Collected data:
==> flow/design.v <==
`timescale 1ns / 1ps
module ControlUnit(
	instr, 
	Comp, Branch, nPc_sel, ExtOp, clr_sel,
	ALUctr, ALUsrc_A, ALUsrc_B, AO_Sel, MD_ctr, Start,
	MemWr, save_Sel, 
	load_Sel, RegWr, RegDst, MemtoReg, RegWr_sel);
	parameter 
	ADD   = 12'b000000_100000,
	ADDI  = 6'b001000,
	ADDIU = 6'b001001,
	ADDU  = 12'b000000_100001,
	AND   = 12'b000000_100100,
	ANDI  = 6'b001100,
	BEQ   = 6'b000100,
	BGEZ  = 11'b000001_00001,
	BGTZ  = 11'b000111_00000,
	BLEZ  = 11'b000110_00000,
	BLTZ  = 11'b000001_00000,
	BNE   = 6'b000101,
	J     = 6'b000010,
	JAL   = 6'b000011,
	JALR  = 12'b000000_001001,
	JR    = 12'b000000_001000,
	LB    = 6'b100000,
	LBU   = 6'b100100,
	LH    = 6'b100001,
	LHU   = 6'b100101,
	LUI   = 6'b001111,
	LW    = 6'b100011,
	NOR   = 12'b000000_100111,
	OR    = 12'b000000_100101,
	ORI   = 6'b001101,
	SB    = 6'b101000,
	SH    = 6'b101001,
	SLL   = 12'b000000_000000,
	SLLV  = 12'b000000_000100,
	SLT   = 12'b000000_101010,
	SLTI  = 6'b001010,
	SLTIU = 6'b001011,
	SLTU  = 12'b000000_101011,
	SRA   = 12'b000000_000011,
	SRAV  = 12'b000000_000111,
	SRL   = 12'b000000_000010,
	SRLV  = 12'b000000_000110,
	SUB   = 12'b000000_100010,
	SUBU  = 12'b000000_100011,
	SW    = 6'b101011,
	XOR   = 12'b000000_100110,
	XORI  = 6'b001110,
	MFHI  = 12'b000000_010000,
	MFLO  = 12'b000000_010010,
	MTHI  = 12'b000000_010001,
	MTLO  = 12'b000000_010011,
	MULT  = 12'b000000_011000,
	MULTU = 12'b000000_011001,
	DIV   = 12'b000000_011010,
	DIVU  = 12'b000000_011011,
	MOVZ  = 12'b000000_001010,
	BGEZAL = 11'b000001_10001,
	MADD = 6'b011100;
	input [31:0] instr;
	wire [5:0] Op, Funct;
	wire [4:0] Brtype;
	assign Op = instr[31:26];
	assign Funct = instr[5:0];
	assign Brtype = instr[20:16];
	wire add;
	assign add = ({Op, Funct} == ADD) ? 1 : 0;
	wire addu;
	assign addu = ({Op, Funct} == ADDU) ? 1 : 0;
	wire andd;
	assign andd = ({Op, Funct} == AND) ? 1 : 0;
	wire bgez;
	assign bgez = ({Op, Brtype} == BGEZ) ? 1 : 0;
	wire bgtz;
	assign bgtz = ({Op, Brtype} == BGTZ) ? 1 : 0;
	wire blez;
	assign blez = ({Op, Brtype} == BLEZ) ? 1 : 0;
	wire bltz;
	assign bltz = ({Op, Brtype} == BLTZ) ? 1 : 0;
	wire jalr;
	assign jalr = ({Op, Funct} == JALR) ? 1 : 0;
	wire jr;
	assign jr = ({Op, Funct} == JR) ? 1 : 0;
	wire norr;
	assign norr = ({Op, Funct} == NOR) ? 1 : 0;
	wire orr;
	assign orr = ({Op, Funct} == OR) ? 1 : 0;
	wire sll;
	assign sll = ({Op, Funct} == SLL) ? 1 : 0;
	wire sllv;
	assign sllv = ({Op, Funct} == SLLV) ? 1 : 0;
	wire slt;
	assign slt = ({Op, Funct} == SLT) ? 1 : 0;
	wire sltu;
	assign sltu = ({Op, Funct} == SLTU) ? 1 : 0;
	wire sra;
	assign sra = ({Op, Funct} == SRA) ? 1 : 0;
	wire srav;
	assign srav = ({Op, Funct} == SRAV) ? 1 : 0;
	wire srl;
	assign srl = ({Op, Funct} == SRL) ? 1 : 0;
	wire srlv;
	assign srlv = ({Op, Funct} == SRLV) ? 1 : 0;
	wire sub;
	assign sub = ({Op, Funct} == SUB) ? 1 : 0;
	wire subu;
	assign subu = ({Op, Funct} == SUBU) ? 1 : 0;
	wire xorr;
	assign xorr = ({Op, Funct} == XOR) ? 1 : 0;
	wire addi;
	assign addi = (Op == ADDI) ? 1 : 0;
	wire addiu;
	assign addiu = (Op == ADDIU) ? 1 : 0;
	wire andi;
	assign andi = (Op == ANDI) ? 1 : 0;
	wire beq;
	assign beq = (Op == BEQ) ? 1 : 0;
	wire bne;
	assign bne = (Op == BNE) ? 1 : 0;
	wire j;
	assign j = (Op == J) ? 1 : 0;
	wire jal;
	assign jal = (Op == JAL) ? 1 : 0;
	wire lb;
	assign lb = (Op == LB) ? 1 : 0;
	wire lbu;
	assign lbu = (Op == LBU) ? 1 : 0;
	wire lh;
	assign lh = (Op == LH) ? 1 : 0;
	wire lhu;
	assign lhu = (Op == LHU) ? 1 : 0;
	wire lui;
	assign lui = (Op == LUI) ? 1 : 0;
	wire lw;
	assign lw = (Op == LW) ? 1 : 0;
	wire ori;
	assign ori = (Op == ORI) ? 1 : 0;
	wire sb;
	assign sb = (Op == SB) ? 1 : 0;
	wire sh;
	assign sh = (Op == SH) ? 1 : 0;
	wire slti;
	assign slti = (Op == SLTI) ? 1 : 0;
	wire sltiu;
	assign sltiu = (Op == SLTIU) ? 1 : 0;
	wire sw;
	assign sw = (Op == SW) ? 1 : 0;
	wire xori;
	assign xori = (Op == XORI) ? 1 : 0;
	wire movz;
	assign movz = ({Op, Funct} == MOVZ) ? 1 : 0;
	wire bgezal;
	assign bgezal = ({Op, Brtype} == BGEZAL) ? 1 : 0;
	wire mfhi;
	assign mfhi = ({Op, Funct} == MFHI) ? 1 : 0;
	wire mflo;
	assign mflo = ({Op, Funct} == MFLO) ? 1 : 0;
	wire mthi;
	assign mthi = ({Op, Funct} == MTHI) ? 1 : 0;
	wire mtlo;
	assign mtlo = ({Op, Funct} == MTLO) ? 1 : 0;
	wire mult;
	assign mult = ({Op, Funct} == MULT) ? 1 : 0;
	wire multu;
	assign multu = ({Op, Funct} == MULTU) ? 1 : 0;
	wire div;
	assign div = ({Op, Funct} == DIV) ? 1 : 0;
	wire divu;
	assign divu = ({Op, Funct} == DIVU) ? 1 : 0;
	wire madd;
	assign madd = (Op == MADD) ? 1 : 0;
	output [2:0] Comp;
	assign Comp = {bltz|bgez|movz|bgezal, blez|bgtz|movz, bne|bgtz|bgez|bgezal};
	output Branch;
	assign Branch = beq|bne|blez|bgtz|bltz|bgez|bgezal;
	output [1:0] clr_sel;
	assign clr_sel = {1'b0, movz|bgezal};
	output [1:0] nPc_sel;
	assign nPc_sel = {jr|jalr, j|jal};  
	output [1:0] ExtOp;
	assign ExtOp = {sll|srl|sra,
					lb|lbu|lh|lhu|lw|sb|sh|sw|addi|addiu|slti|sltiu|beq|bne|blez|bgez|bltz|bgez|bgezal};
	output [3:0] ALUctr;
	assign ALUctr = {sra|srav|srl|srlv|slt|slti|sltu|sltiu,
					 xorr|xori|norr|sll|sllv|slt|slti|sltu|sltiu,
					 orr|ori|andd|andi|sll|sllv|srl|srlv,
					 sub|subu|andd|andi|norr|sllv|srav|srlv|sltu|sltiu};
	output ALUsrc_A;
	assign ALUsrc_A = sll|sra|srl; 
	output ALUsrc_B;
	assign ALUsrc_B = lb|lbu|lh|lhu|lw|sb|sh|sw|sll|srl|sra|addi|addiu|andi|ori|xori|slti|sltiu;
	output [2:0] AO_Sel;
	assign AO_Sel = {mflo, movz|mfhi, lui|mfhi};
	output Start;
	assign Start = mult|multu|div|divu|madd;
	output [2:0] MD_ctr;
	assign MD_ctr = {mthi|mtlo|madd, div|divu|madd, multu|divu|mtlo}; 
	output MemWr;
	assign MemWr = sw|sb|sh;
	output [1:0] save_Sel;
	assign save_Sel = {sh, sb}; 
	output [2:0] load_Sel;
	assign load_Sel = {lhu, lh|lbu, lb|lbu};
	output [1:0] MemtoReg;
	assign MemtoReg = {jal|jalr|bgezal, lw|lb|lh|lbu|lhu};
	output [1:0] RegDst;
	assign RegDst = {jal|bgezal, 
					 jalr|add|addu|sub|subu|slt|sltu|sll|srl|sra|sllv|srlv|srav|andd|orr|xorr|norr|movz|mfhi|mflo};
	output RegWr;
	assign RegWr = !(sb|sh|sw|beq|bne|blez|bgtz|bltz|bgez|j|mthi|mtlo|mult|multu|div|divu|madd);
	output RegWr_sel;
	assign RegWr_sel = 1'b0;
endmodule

...

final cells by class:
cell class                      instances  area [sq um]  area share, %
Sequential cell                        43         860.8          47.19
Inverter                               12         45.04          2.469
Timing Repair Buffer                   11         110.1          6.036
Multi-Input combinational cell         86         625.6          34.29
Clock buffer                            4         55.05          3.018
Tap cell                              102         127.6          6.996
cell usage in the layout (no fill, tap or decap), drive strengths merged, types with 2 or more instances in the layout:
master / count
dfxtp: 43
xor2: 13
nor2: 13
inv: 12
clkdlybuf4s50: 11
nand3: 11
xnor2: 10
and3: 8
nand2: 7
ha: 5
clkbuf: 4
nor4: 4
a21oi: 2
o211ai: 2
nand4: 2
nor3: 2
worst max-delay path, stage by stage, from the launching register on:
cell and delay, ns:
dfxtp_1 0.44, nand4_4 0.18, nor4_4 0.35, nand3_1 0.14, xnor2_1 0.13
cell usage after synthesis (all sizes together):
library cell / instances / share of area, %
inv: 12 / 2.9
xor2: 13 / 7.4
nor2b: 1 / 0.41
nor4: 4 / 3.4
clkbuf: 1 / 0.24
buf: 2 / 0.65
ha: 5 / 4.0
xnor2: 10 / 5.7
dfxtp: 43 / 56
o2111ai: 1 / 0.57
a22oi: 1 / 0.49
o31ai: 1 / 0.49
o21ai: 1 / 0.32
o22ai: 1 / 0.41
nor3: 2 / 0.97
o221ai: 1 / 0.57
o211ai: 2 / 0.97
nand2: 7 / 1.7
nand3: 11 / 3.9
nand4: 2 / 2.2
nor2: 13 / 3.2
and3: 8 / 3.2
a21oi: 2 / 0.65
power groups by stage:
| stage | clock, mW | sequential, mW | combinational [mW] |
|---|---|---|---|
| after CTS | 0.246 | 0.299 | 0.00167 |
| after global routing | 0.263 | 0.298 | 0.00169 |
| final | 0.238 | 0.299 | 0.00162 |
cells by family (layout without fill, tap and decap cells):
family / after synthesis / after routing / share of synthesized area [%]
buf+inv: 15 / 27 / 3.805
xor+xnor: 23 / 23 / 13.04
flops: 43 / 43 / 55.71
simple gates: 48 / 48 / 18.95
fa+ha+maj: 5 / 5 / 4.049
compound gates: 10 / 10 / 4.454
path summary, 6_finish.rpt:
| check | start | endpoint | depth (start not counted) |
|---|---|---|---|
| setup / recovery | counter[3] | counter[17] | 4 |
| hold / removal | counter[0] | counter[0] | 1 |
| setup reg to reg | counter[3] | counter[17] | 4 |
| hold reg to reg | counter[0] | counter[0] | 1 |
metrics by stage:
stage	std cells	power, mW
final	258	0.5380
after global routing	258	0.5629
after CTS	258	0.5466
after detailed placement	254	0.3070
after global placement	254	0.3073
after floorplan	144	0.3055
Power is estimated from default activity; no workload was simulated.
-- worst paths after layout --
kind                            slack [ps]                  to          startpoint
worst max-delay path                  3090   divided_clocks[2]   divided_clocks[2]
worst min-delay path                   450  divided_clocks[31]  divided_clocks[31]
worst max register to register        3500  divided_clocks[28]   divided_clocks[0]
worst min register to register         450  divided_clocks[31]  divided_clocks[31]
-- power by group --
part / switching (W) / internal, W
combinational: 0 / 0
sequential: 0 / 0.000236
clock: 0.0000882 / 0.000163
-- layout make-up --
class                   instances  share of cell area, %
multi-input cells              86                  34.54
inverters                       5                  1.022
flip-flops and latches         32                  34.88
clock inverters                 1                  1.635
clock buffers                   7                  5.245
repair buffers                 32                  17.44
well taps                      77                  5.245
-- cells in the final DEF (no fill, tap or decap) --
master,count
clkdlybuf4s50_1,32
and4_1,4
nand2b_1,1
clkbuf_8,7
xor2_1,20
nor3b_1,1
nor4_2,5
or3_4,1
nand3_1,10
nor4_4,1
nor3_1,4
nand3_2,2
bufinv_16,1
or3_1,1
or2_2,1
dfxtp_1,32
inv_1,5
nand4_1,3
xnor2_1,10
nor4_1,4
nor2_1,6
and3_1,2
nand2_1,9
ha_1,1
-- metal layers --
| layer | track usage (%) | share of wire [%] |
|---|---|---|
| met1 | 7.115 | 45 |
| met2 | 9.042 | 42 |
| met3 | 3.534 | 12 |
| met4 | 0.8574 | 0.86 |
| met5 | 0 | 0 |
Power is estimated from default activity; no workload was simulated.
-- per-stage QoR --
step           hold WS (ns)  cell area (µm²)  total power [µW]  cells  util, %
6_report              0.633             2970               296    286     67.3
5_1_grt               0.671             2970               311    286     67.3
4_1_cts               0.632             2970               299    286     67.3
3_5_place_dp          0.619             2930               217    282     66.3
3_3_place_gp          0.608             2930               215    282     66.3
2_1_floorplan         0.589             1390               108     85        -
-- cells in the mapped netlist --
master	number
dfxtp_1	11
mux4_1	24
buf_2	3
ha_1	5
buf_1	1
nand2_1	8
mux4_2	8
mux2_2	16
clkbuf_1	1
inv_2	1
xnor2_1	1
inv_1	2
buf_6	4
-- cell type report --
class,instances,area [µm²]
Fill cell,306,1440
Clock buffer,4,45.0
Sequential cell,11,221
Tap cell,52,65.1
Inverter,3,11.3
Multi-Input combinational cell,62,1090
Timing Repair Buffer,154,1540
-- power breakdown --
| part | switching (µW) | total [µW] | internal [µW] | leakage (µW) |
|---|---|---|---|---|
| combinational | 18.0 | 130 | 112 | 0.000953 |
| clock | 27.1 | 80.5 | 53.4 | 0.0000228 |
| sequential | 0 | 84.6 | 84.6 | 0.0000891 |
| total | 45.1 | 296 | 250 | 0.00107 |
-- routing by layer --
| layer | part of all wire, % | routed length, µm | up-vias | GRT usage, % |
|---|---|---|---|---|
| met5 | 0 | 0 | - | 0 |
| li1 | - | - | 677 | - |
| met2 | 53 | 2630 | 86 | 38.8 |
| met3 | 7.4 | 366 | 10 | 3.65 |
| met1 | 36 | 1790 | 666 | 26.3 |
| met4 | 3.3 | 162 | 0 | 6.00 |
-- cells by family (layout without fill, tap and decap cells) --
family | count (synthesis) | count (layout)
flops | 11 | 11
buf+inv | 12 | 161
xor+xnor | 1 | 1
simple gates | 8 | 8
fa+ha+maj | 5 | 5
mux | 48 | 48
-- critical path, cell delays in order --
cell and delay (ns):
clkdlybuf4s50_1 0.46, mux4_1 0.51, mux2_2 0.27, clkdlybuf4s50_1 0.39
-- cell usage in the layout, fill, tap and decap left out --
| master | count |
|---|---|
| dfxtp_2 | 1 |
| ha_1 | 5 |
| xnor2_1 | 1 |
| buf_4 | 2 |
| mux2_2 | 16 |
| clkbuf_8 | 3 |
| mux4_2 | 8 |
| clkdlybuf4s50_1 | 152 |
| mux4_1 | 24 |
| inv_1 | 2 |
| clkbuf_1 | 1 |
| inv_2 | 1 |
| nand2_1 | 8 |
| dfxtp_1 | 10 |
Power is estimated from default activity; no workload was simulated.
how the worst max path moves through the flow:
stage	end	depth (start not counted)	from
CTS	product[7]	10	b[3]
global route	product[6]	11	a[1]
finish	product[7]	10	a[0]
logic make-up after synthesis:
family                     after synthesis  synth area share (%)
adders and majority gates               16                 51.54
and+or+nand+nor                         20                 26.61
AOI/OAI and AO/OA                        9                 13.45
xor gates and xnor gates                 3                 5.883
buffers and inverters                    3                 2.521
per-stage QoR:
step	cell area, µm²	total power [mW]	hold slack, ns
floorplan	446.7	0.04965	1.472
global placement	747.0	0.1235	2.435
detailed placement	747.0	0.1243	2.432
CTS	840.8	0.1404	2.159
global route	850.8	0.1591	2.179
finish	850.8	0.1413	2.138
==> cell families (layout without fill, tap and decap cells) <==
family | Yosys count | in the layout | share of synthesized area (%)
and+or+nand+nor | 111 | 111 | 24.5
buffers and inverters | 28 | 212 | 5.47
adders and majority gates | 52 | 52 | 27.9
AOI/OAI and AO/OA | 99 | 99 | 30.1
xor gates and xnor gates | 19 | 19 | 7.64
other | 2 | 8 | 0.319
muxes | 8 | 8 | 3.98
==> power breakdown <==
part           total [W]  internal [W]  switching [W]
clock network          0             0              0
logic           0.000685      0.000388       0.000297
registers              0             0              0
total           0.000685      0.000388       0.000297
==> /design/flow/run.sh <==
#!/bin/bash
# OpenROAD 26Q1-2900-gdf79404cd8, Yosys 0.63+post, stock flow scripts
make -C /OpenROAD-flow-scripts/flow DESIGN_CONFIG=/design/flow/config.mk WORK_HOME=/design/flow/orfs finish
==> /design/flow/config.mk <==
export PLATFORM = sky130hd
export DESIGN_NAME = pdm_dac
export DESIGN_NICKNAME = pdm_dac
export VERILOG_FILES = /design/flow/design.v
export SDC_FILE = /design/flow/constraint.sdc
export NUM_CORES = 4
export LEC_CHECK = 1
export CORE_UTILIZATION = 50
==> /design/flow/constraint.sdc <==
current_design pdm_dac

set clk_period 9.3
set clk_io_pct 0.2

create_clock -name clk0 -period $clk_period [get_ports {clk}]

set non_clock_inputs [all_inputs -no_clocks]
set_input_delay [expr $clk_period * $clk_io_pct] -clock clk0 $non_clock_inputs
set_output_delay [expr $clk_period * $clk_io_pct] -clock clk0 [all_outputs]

• Task directions:
What you give back should be exactly the lines of the data above from the line with "clkdlybuf4s50_1,32" through the line with "hold WS (ns)", both of those included, and nothing more.

• Answer to this problem:
clkdlybuf4s50_1,32
and4_1,4
nand2b_1,1
clkbuf_8,7
xor2_1,20
nor3b_1,1
nor4_2,5
or3_4,1
nand3_1,10
nor4_4,1
nor3_1,4
nand3_2,2
bufinv_16,1
or3_1,1
or2_2,1
dfxtp_1,32
inv_1,5
nand4_1,3
xnor2_1,10
nor4_1,4
nor2_1,6
and3_1,2
nand2_1,9
ha_1,1
-- metal layers --
| layer | track usage (%) | share of wire [%] |
|---|---|---|
| met1 | 7.115 | 45 |
| met2 | 9.042 | 42 |
| met3 | 3.534 | 12 |
| met4 | 0.8574 | 0.86 |
| met5 | 0 | 0 |
Power is estimated from default activity; no workload was simulated.
-- per-stage QoR --
step           hold WS (ns)  cell area (µm²)  total power [µW]  cells  util, %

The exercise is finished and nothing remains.